May I make a little progress for another minute and a half before I take any more interventions? This project owes an enormous amount to ministerial leadership—not just that of the Minister, but of my right hon. Friend the Secretary of State and the Department for Environment, Food and Rural Affairs—and has seen enormous progress to date. However, it is a revolution in methodology and procurement. People are having to push boundaries on procurement and methodology that would have been unimaginable 11 months previously. People are having to be much more flexible. Instead of going for big, framework, county council solutions, they are having to respond, often parish by parish, to very different technological solutions within a single area of 100 square miles. That involves risk. It involves generous investment by the Government. It involves piloting measures.

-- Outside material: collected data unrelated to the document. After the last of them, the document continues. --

==> config.mk <==
export PLATFORM = sky130hd
export DESIGN_NAME = page_repl_engine
export DESIGN_NICKNAME = d
export VERILOG_FILES = /design/src/rtl/page_repl_engine.sv
export SDC_FILE = /design/constraint.sdc
export NUM_CORES = 1
export LEC_CHECK = 0
export ABC_AREA = 1
export BUFFER_PORTS_ARGS = -buffer_cell sky130_fd_sc_hd__buf_2
export CAP_MARGIN = 20
export CORE_MARGIN = 2
export CORE_UTILIZATION = 40
export DETAILED_ROUTE_END_ITERATION = 8
export GPL_TIMING_DRIVEN = 0
export HOLD_SLACK_MARGIN = 0.08
export PLACE_DENSITY = 0.67
export SLEW_MARGIN = 10
export SYNTH_ARGS = -nofsm -noshare
export SYNTH_HDL_FRONTEND = slang
export SYNTH_SLANG_ARGS = --single-unit
==> constraint.sdc <==
create_clock -name clk -period 3.3 [get_ports clk]
set_input_delay 0.165 -clock clk [delete_from_list [all_inputs] [get_ports clk]]
set_output_delay 0.165 -clock clk [all_outputs]
set_load 0.02 [all_outputs]
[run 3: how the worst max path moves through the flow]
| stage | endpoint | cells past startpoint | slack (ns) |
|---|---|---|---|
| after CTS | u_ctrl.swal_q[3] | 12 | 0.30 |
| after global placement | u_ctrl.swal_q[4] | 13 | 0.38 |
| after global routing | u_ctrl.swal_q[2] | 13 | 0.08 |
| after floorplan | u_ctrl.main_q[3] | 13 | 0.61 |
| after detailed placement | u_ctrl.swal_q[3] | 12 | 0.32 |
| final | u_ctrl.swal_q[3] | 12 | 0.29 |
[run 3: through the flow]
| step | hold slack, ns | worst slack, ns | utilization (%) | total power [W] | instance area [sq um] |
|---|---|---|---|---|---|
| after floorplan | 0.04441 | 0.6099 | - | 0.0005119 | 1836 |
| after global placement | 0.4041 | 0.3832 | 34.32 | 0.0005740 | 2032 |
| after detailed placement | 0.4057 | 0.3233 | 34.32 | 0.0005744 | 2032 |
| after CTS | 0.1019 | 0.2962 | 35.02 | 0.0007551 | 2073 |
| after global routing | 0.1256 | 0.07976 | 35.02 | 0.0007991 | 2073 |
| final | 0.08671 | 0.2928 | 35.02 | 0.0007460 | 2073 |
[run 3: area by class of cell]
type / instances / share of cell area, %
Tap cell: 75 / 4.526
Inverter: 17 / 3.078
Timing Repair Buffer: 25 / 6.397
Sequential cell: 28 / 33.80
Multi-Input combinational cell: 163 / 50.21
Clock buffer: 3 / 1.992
<file path="config.mk">
export PLATFORM = sky130hd
export DESIGN_NAME = mpc_control_unit
export DESIGN_NICKNAME = d
export VERILOG_FILES = /design/src/rtl/mpc_pkg.sv /design/src/rtl/mpc_store.sv /design/src/rtl/mpc_dispatch.sv /design/src/rtl/mpc_sequencer.sv /design/src/rtl/mpc_decode.sv /design/src/rtl/mpc_control_unit.sv
export SDC_FILE = /design/constraint.sdc
export NUM_CORES = 1
export LEC_CHECK = 0
export BUFFER_PORTS_ARGS = -buffer_cell sky130_fd_sc_hd__buf_2
export CAP_MARGIN = 10
export CORE_AREA = 3 3 47 49
export DETAILED_ROUTE_END_ITERATION = 7
export DIE_AREA = 0 0 50 52
export GPL_TIMING_DRIVEN = 0
export HOLD_SLACK_MARGIN = 0.06
export PLACE_DENSITY_LB_ADDON = 0.25
export SETUP_SLACK_MARGIN = 0.2
export SKIP_LAST_GASP = 1
export SYNTH_ARGS = -nofsm -noshare
export SYNTH_HDL_FRONTEND = slang
export SYNTH_HIERARCHICAL = 1
export SYNTH_SLANG_ARGS = --single-unit
</file>
<file path="constraint.sdc">
create_clock -name clk -period 2.65 [get_ports clk]
set_clock_uncertainty 0.1 [all_clocks]
set_input_delay 0.53 -clock clk [delete_from_list [all_inputs] [get_ports clk]]
set_output_delay 0.53 -clock clk [all_outputs]
set_load 0.01 [all_outputs]
</file>
### config.mk
export PLATFORM = sky130hd
export DESIGN_NAME = cwf_line_fill
export DESIGN_NICKNAME = d
export VERILOG_FILES = /design/src/rtl/cwf_pkg.sv /design/src/rtl/cwf_wrap_seq.sv /design/src/rtl/cwf_valid_bits.sv /design/src/rtl/cwf_fill_ctrl.sv /design/src/rtl/cwf_line_fill.sv
export SDC_FILE = /design/constraint.sdc
export NUM_CORES = 1
export LEC_CHECK = 0
export BUFFER_PORTS_ARGS = -buffer_cell sky130_fd_sc_hd__buf_2
export CAP_MARGIN = 20
export CORE_MARGIN = 1.5
export CORE_UTILIZATION = 40
export CTS_CLUSTER_SIZE = 14
export DETAILED_ROUTE_END_ITERATION = 7
export PLACE_DENSITY = 0.81
export SLEW_MARGIN = 5
export SYNTH_ARGS = -nofsm -noshare
export SYNTH_HDL_FRONTEND = slang
export SYNTH_SLANG_ARGS = --single-unit
### constraint.sdc
create_clock -name clk -period 2.8 [get_ports clk]
set_clock_uncertainty 0.1 [all_clocks]
set_input_delay 0 -clock clk [delete_from_list [all_inputs] [get_ports clk]]
set_output_delay 0 -clock clk [all_outputs]
set_load 0.02 [all_outputs]
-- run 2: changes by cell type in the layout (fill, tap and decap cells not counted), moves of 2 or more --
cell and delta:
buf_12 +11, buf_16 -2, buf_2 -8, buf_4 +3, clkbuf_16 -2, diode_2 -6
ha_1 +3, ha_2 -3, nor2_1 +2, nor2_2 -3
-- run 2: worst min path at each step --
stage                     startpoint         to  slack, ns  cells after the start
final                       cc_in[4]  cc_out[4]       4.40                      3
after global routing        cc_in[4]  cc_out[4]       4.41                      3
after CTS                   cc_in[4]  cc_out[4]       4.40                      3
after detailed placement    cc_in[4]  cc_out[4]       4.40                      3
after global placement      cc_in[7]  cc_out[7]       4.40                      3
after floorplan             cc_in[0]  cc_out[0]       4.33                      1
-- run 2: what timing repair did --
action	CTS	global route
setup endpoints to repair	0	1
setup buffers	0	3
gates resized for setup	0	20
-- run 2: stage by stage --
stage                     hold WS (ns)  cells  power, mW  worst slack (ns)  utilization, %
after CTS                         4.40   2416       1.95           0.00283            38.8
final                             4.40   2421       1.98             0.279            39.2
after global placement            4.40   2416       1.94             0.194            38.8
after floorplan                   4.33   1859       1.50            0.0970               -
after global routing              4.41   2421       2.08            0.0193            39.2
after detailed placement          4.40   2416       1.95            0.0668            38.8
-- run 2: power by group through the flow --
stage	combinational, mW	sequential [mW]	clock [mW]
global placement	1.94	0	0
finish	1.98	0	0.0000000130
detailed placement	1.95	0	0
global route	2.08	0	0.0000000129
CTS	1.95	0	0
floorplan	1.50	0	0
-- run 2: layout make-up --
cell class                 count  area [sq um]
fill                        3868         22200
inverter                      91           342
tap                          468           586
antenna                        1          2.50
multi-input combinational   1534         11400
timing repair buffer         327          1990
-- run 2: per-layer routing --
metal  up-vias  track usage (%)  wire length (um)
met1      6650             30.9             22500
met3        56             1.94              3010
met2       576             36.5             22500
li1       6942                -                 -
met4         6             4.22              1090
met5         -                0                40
## config.mk

```make
export PLATFORM = sky130hd
export DESIGN_NAME = dbg_entry_ctrl
export DESIGN_NICKNAME = d
export VERILOG_FILES = /design/src/rtl/dbg_entry_pkg.sv /design/src/rtl/dbg_strap_latch.sv /design/src/rtl/dbg_src_arbiter.sv /design/src/rtl/dbg_cause_reg.sv /design/src/rtl/dbg_entry_ctrl.sv
export SDC_FILE = /design/constraint.sdc
export NUM_CORES = 1
export LEC_CHECK = 0
export BUFFER_PORTS_ARGS = -buffer_cell sky130_fd_sc_hd__buf_2
export CAP_MARGIN = 20
export CELL_PAD_IN_SITES_DETAIL_PLACEMENT = 1
export CELL_PAD_IN_SITES_GLOBAL_PLACEMENT = 1
export CORE_UTILIZATION = 32
export CTS_CLUSTER_SIZE = 20
export DETAILED_ROUTE_END_ITERATION = 10
export GPL_ROUTABILITY_DRIVEN = 1
export GPL_TIMING_DRIVEN = 1
export PLACE_DENSITY_LB_ADDON = 0.1
export SLEW_MARGIN = 20
export SYNTH_ARGS = -nofsm -noshare
export SYNTH_HDL_FRONTEND = slang
export SYNTH_HIERARCHICAL = 1
export SYNTH_SLANG_ARGS = --single-unit
```

## constraint.sdc

```tcl
create_clock -name clk -period 3.3 [get_ports clk]
set_clock_uncertainty 0.05 [all_clocks]
set_input_delay 0.33 -clock clk [delete_from_list [all_inputs] [get_ports clk]]
set_output_delay 0.33 -clock clk [all_outputs]
set_load 0.005 [all_outputs]
```
## src/rtl/utlb_pkg.sv

```systemverilog
package utlb_pkg;
  // Address geometry: fixed 4 KB pages.
  localparam int VA_W    = 32;
  localparam int PG_W    = 12;
  localparam int VPN_W   = VA_W - PG_W;
  localparam int PFN_W   = 20;
  localparam int PA_W    = PFN_W + PG_W;
  localparam int ASID_W  = 8;
  // The single-bit recency tracker assumes exactly two entries.
  localparam int NUM_ENT = 2;
  localparam int IDX_W   = (NUM_ENT > 1) ? $clog2(NUM_ENT) : 1;

  typedef struct packed {
    logic [VPN_W-1:0]  vpn;
    logic [PFN_W-1:0]  pfn;
    logic [ASID_W-1:0] asid;
    logic              glob;
    logic              nc;
  } utlb_ent_t;

  typedef enum logic [1:0] {
    FS_IDLE = 2'd0,
    FS_WAIT = 2'd1,
    FS_ERR  = 2'd2
  } fill_st_e;
endpackage

```

## src/rtl/utlb_entry_bank.sv

```systemverilog
module utlb_entry_bank
  import utlb_pkg::*;
(
  input  logic               clk,
  input  logic               rst_n,
  input  logic               clr_all,
  input  logic               wr_en,
  input  logic [IDX_W-1:0]   wr_idx,
  input  utlb_ent_t          wr_ent,
  input  logic [VPN_W-1:0]   lk_vpn,
  input  logic [ASID_W-1:0]  lk_asid,
  output logic [NUM_ENT-1:0] hit_vec,
  output logic [NUM_ENT-1:0] vld_vec,
  output logic [IDX_W-1:0]   hit_idx,
  output logic [PFN_W-1:0]   hit_pfn,
  output logic               hit_nc
);

  logic [NUM_ENT-1:0] vld_q, vld_d;
  utlb_ent_t          ent_q [NUM_ENT];

  // Valid bits: clear has priority over a write.
  always_comb begin
    vld_d = vld_q;
    if (clr_all) begin
      vld_d = '0;
    end else if (wr_en) begin
      vld_d[wr_idx] = 1'b1;
    end
  end

  always_ff @(posedge clk or negedge rst_n) begin
    if (!rst_n) begin
      vld_q <= '0;
    end else begin
      vld_q <= vld_d;
    end
  end

  // Payload: no reset, written only under its own enable.
  always_ff @(posedge clk) begin
    for (int i = 0; i < NUM_ENT; i++) begin
      if (wr_en && (wr_idx == IDX_W'(i))) begin
        ent_q[i] <= wr_ent;
      end
    end
  end

  // Parallel tag compare, one comparator per entry.
  for (genvar g = 0; g < NUM_ENT; g++) begin : g_cmp
    logic page_eq;
    logic space_ok;
    assign page_eq     = (ent_q[g].vpn == lk_vpn);
    assign space_ok    = ent_q[g].glob || (ent_q[g].asid == lk_asid);
    assign hit_vec[g]  = vld_q[g] && page_eq && space_ok;
  end

  assign vld_vec = vld_q;

  // AND-OR select; relies on at most one hit.
  always_comb begin
    hit_pfn = '0;
    hit_nc  = 1'b0;
    hit_idx = '0;
    for (int i = 0; i < NUM_ENT; i++) begin
      if (hit_vec[i]) begin
        hit_pfn = hit_pfn | ent_q[i].pfn;
        hit_nc  = hit_nc | ent_q[i].nc;
        hit_idx = hit_idx | IDX_W'(i);
      end
    end
  end

  // fills only follow misses, so two entries never match together.
  a_r7_single_match: assert property (@(posedge clk) disable iff (!rst_n)
    $onehot0(hit_vec))
    else $error("R7: more than one entry matched");

endmodule

```

## src/rtl/utlb_victim.sv

```systemverilog
module utlb_victim
  import utlb_pkg::*;
(
  input  logic               clk,
  input  logic               rst_n,
  input  logic [NUM_ENT-1:0] vld_vec,
  input  logic               hit_any,
  input  logic [IDX_W-1:0]   hit_idx,
  input  logic               fill_en,
  output logic [IDX_W-1:0]   victim_idx
);

  logic [IDX_W-1:0] lru_q, lru_d;

  // Lowest-numbered empty slot first, otherwise the older entry.
  always_comb begin
    victim_idx = lru_q;
    for (int i = NUM_ENT - 1; i >= 0; i--) begin
      if (!vld_vec[i]) begin
        victim_idx = IDX_W'(i);
      end
    end
  end

  // With two entries the least recent one is simply the other one.
  always_comb begin
    lru_d = lru_q;
    if (fill_en) begin
      lru_d = ~victim_idx;
    end else if (hit_any) begin
      lru_d = ~hit_idx;
    end
  end

  always_ff @(posedge clk or negedge rst_n) begin
    if (!rst_n) begin
      lru_q <= '0;
    end else begin
      lru_q <= lru_d;
    end
  end

  // a hit entry must not be chosen for the fill in the next cycle.
  a_r6_hit_not_victim: assert property (@(posedge clk) disable iff (!rst_n)
    (hit_any && !fill_en && (&vld_vec)) |=> ((&vld_vec) ? (victim_idx != $past(hit_idx)) : 1'b1))
    else $error("R6: most recently hit entry selected as victim");

endmodule

```

## src/rtl/utlb_fill_ctrl.sv

```systemverilog
module utlb_fill_ctrl
  import utlb_pkg::*;
(
  input  logic              clk,
  input  logic              rst_n,
  input  logic              fetch_req,
  input  logic              lk_miss,
  input  logic [VA_W-1:0]   fetch_va,
  input  logic [ASID_W-1:0] cur_asid,
  input  logic              clr_req,
  input  logic              rsp_valid,
  input  logic              rsp_err,
  output logic              jt_req,
  output logic [VA_W-1:0]   jt_va,
  output logic [ASID_W-1:0] jt_asid,
  output logic              install,
  output logic              stall,
  output logic              fetch_err
);

  fill_st_e          st_q, st_d;
  logic [VA_W-1:0]   va_q;
  logic [ASID_W-1:0] asid_q;
  logic              stale_q, stale_d;
  logic              cap_en;

  always_comb begin
    st_d    = st_q;
    stale_d = stale_q;
    cap_en  = 1'b0;
    install = 1'b0;
    case (st_q)
      FS_IDLE: begin
        if (fetch_req && lk_miss) begin
          st_d    = FS_WAIT;
          cap_en  = 1'b1;
          stale_d = 1'b0;
        end
      end
      FS_WAIT: begin
        stale_d = stale_q | clr_req;
        if (rsp_valid) begin
          st_d    = rsp_err ? FS_ERR : FS_IDLE;
          install = !rsp_err && !stale_q && !clr_req;
        end
      end
      FS_ERR:  st_d = FS_IDLE;
      default: st_d = FS_IDLE;
    endcase
  end

  always_ff @(posedge clk or negedge rst_n) begin
    if (!rst_n) begin
      st_q    <= FS_IDLE;
      stale_q <= 1'b0;
    end else begin
      st_q    <= st_d;
      stale_q <= stale_d;
    end
  end

  always_ff @(posedge clk) begin
    if (cap_en) begin
      va_q   <= fetch_va;
      asid_q <= cur_asid;
    end
  end

  assign jt_req    = (st_q == FS_WAIT);
  assign jt_va     = va_q;
  assign jt_asid   = asid_q;
  assign fetch_err = (st_q == FS_ERR);
  assign stall     = (st_q == FS_WAIT) || ((st_q == FS_IDLE) && fetch_req && lk_miss);

  // an unanswered request keeps its address and tag.
  a_r3_req_held: assert property (@(posedge clk) disable iff (!rst_n)
    (jt_req && !rsp_valid) |=> (jt_req && $stable(jt_va) && $stable(jt_asid)))
    else $error("R3: request dropped or changed before answer");

  // a faulting answer gives one error cycle with no stall and no request.
  a_r5_err_pulse: assert property (@(posedge clk) disable iff (!rst_n)
    (jt_req && rsp_valid && rsp_err) |=> (fetch_err && !jt_req && !stall))
    else $error("R5: error not reported after faulting answer");

  a_r5_err_single: assert property (@(posedge clk) disable iff (!rst_n)
    fetch_err |=> !fetch_err)
    else $error("R5: error lasted more than one cycle");

endmodule

```

## src/rtl/ifetch_utlb.sv

```systemverilog
module ifetch_utlb
  import utlb_pkg::*;
(
  input  logic              clk,
  input  logic              rst_n,
  input  logic              fetch_req,
  input  logic [VA_W-1:0]   fetch_va,
  input  logic [ASID_W-1:0] cur_asid,
  input  logic              flush,
  output logic              fetch_hit,
  output logic [PA_W-1:0]   fetch_pa,
  output logic              fetch_uncached,
  output logic              fetch_stall,
  output logic              fetch_err,
  output logic              jt_req,
  output logic [VA_W-1:0]   jt_va,
  output logic [ASID_W-1:0] jt_asid,
  input  logic              jt_rsp_valid,
  input  logic [PFN_W-1:0]  jt_rsp_pfn,
  input  logic              jt_rsp_global,
  input  logic              jt_rsp_uncached,
  input  logic              jt_rsp_err
);

  logic [ASID_W-1:0]  asid_prev_q;
  logic               clr_req;
  logic [NUM_ENT-1:0] hit_vec, vld_vec;
  logic [IDX_W-1:0]   hit_idx, victim_idx;
  logic [PFN_W-1:0]   hit_pfn;
  logic               hit_nc;
  logic               any_hit, lk_miss, install;
  utlb_ent_t          new_ent;

  // Tag-change detector feeding the global clear.
  always_ff @(posedge clk or negedge rst_n) begin
    if (!rst_n) begin
      asid_prev_q <= '0;
    end else begin
      asid_prev_q <= cur_asid;
    end
  end

  assign clr_req = flush || (cur_asid != asid_prev_q);

  assign new_ent.vpn  = jt_va[VA_W-1:PG_W];
  assign new_ent.pfn  = jt_rsp_pfn;
  assign new_ent.asid = jt_asid;
  assign new_ent.glob = jt_rsp_global;
  assign new_ent.nc   = jt_rsp_uncached;

  utlb_entry_bank u_bank (
    .clk     (clk),
    .rst_n   (rst_n),
    .clr_all (clr_req),
    .wr_en   (install),
    .wr_idx  (victim_idx),
    .wr_ent  (new_ent),
    .lk_vpn  (fetch_va[VA_W-1:PG_W]),
    .lk_asid (cur_asid),
    .hit_vec (hit_vec),
    .vld_vec (vld_vec),
    .hit_idx (hit_idx),
    .hit_pfn (hit_pfn),
    .hit_nc  (hit_nc)
  );

  assign any_hit = fetch_req && (|hit_vec);
  assign lk_miss = !(|hit_vec);

  utlb_victim u_victim (
    .clk        (clk),
    .rst_n      (rst_n),
    .vld_vec    (vld_vec),
    .hit_any    (any_hit),
    .hit_idx    (hit_idx),
    .fill_en    (install),
    .victim_idx (victim_idx)
  );

  utlb_fill_ctrl u_fill (
    .clk       (clk),
    .rst_n     (rst_n),
    .fetch_req (fetch_req),
    .lk_miss   (lk_miss),
    .fetch_va  (fetch_va),
    .cur_asid  (cur_asid),
    .clr_req   (clr_req),
    .rsp_valid (jt_rsp_valid),
    .rsp_err   (jt_rsp_err),
    .jt_req    (jt_req),
    .jt_va     (jt_va),
    .jt_asid   (jt_asid),
    .install   (install),
    .stall     (fetch_stall),
    .fetch_err (fetch_err)
  );

  assign fetch_hit      = any_hit;
  assign fetch_pa       = any_hit ? {hit_pfn, fetch_va[PG_W-1:0]} : '0;
  assign fetch_uncached = any_hit && hit_nc;

  // a hit with nothing outstanding never stalls.
  a_r2_hit_no_stall: assert property (@(posedge clk) disable iff (!rst_n)
    (fetch_hit && !jt_req) |-> !fetch_stall)
    else $error("R2: stall on a hit");

  // after a flush nothing can hit.
  a_r8_flush_empties: assert property (@(posedge clk) disable iff (!rst_n)
    flush |=> (vld_vec == '0))
    else $error("R8: entry survived a flush");

  // after a tag change nothing can hit.
  a_r9_asid_empties: assert property (@(posedge clk) disable iff (!rst_n)
    (cur_asid != asid_prev_q) |=> !fetch_hit)
    else $error("R9: hit right after a tag change");

  // a faulting answer leaves the entries as they were.
  a_r5_no_install: assert property (@(posedge clk) disable iff (!rst_n)
    (jt_req && jt_rsp_valid && jt_rsp_err && !clr_req) |=> $stable(vld_vec))
    else $error("R5: entry changed after faulting answer");

  // an answer that meets a clear is not stored.
  a_r10_discard: assert property (@(posedge clk) disable iff (!rst_n)
    (jt_req && jt_rsp_valid && clr_req) |=> (vld_vec == '0))
    else $error("R10: stale refill installed");

endmodule

```
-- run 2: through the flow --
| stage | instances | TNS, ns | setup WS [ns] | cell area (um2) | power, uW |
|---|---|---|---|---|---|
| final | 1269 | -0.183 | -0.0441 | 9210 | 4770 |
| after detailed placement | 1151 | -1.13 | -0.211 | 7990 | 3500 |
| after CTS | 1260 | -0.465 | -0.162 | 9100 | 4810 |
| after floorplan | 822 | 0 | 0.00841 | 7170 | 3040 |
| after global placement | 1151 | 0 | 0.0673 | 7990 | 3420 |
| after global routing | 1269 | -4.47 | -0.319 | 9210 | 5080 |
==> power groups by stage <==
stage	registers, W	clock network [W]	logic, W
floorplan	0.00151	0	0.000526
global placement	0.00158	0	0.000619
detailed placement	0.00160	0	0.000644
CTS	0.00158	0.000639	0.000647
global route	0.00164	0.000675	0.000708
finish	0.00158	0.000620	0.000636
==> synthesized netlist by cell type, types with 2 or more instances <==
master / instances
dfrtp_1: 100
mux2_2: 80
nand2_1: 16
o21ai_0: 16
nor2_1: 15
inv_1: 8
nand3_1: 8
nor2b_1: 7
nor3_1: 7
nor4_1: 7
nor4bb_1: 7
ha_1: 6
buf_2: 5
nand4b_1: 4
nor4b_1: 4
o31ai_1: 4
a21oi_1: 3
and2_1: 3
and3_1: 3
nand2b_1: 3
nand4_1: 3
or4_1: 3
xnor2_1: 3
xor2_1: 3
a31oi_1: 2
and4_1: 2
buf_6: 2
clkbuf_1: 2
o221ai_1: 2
--- src/rtl/rsd_flag.sv ---
module rsd_flag (
  input  logic clk,
  input  logic rst,
  input  logic set_i,
  input  logic clr_i,
  output logic flag_o
);
  always_ff @(posedge clk) begin
    if (rst)
      flag_o <= 1'b0;
    else if (set_i)
      flag_o <= 1'b1;
    else if (clr_i)
      flag_o <= 1'b0;
  end
endmodule

--- src/rtl/rx_special_detect.sv ---
module rx_special_detect #(
  parameter int CHAR_W   = rx_spd_pkg::CHAR_W,
  parameter int WLEN_W   = rx_spd_pkg::WLEN_W,
  parameter int MIN_BITS = rx_spd_pkg::MIN_BITS
) (
  input  logic              clk,
  input  logic              rst,
  input  logic              rx_valid_i,
  input  logic [CHAR_W-1:0] rx_data_i,
  input  logic              rx_err_i,
  input  logic              det_en_i,
  input  logic [WLEN_W-1:0] wlen_i,
  input  logic [CHAR_W-1:0] match_char_i,
  input  logic              stat_rd_i,
  output logic              fifo_we_o,
  output logic [CHAR_W-1:0] fifo_wdata_o,
  output logic              spc_flag_o
);
  logic hit;
  logic set_det;

  rsd_matcher #(
    .CHAR_W   (CHAR_W),
    .WLEN_W   (WLEN_W),
    .MIN_BITS (MIN_BITS)
  ) u_match (
    .char_i (rx_data_i),
    .ref_i  (match_char_i),
    .wlen_i (wlen_i),
    .hit_o  (hit)
  );

  assign set_det = rx_valid_i & det_en_i & ~rx_err_i & hit;

  rsd_flag u_flag (
    .clk    (clk),
    .rst    (rst),
    .set_i  (set_det),
    .clr_i  (stat_rd_i),
    .flag_o (spc_flag_o)
  );

  // forwarding register: every character goes to the FIFO, matched or not
  always_ff @(posedge clk) begin
    if (rst) begin
      fifo_we_o    <= 1'b0;
      fifo_wdata_o <= '0;
    end else begin
      fifo_we_o <= rx_valid_i;
      if (rx_valid_i)
        fifo_wdata_o <= rx_data_i;
    end
  end
endmodule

What does this mean? For the new policy, it means three lessons. We need to share the lessons from all the pilots much more effectively around the country. I hope that this is the beginning of a series of Westminster Hall debates—if anyone has the patience—in which we can take the lessons further. We need to look much more seriously at finance. Of course, there is great inspiration from the United States in the 1920s and ’30s, when a dedicated bank was set up for communities to electrify rural areas. The green investment bank is a good beginning for our Government in that direction. The big society bank is another good beginning. I would like to see finance facilities available specifically for parishes and communities to be able to move ahead with their own broadband.

The final issue is the rural spectrum auction. We talk a lot about broadband. We must think about mobile coverage. An Ofcom consultation is taking place at the moment. Ofcom is pushing only for 95% coverage for this spectrum. We need to shove it up from that, because 95% coverage will mean that most of the areas represented in this Chamber will not be covered. On those grounds, I will take my second intervention.